Ligand- und Lichtinduzierte Konformationsänderungen

Kraftmessungen an Sensory Rhosopsin II (SRII) von Natronomonas pharaonis (NpSRII) und seinem Komplex mit seinem Signal Transducer (NpSRII/NpHtrII) zeigten deutliche Unterschiede in den spezifischen Wechselwirkungen in SRII nach der Bindung des Transducers. Die gleichen Experimente unter Anregung mit Licht bzw. im Dunkeln zeigten Änderungen in den intramolekularen Wasserstoff- bzw. Wasserbrücken, welche für die Signalweiterleitung des SR-HTR-Komplexes verantwortlich sind. Dabei konnten mehrere Regionen im Protein bestimmt werden, die unabhängig voneinander auf Transducer-Bindung und Lichteinwirkung mit einer strukturellen Änderung antworten. Einige dieser das Protein stabilisieren Regionen sind bereits in der Literatur beschrieben, andere konnten neu aufgezigt werden.

Das amyloid beta Peptid entsteht durch spezifische Spaltung des 'amyloid prescursor protein' (APP). Es aggregiert über Zwischenstufen zu linearen Fibrillen, die der Hauptbestandteil von im Gehirn von an Alzheimer erkrankten Patienten gefundenen Plaques sind. Neuere Untersuchungen zeigten, dass vor allem die frühen Vorstufen der Plaques stark neurotoxisch sind.
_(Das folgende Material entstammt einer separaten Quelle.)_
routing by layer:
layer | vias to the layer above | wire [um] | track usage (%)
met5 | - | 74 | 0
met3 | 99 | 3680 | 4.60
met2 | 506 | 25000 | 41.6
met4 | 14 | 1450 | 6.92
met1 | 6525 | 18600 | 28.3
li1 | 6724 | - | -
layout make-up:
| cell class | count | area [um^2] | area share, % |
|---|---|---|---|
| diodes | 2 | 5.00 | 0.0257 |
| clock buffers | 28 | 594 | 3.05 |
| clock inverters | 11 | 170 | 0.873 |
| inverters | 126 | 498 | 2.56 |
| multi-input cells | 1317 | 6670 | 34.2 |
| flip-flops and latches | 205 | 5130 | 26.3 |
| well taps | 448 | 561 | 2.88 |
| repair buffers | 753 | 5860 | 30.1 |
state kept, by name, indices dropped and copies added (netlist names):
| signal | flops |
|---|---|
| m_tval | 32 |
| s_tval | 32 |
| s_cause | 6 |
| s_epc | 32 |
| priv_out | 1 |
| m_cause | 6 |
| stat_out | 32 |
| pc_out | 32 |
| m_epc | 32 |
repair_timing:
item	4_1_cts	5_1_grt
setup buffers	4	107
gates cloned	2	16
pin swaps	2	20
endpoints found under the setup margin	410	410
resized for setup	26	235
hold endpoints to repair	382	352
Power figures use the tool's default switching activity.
Integrale Membranproteine, z. B. Inonenkanäle, Protonenpumpen und Enzyme sind verantwortlich für membranbedingte Prozesse, wie zum Beispiel die Interaktion zwischen verschiedenen Zellen oder einer Zelle und ihrer Umgebung. Fehlfunktionen von Membranproteinen können zu Krankheiten, wie der Alzheimer-Krankheit führen, was das Wissen um die Funktionsweise und Anordnung in einer Membran sehr wertvoll macht. Andererseits können sie, wegen ihrer hohen Empfindlichkeit und Selektivität auch für die Verwendung in Biosensoren berücksichtigt werden. Da Membranproteine außerhalb einer Membran oft ihre Funktionsfähigkeit verlieren, ist es sehr schwer allgemeingültige Informationen durch biophysikalische oder biochemische Methoden zu erhalten. Eine Methode zur Untersuchung ist die Eingliederung von Membranproteinen in tethered bilayer lipid membranes (tBLM). Proteine in einer tBLM können zum Beispiel durch Kraftkurven (mit AFM) untersucht werden.

Das Ziel unserer Arbeit ist die Ausbildung einer tBLM auf einer Quarzglasoberfläche mit einem, über eine Polyhistidin-tris-NTA Wechselwirkung angebundenen integralen Membranproteinen. Die Polyhistidin-tris-NTA Wechselwirkung zwischen Protein und Oberfläche sorgt darüber hinaus für eine definierte Orientierung des Proteins in der Membran, was wiederum einen Vorteil bei der Aufnahme von Kraftkurven darstellt.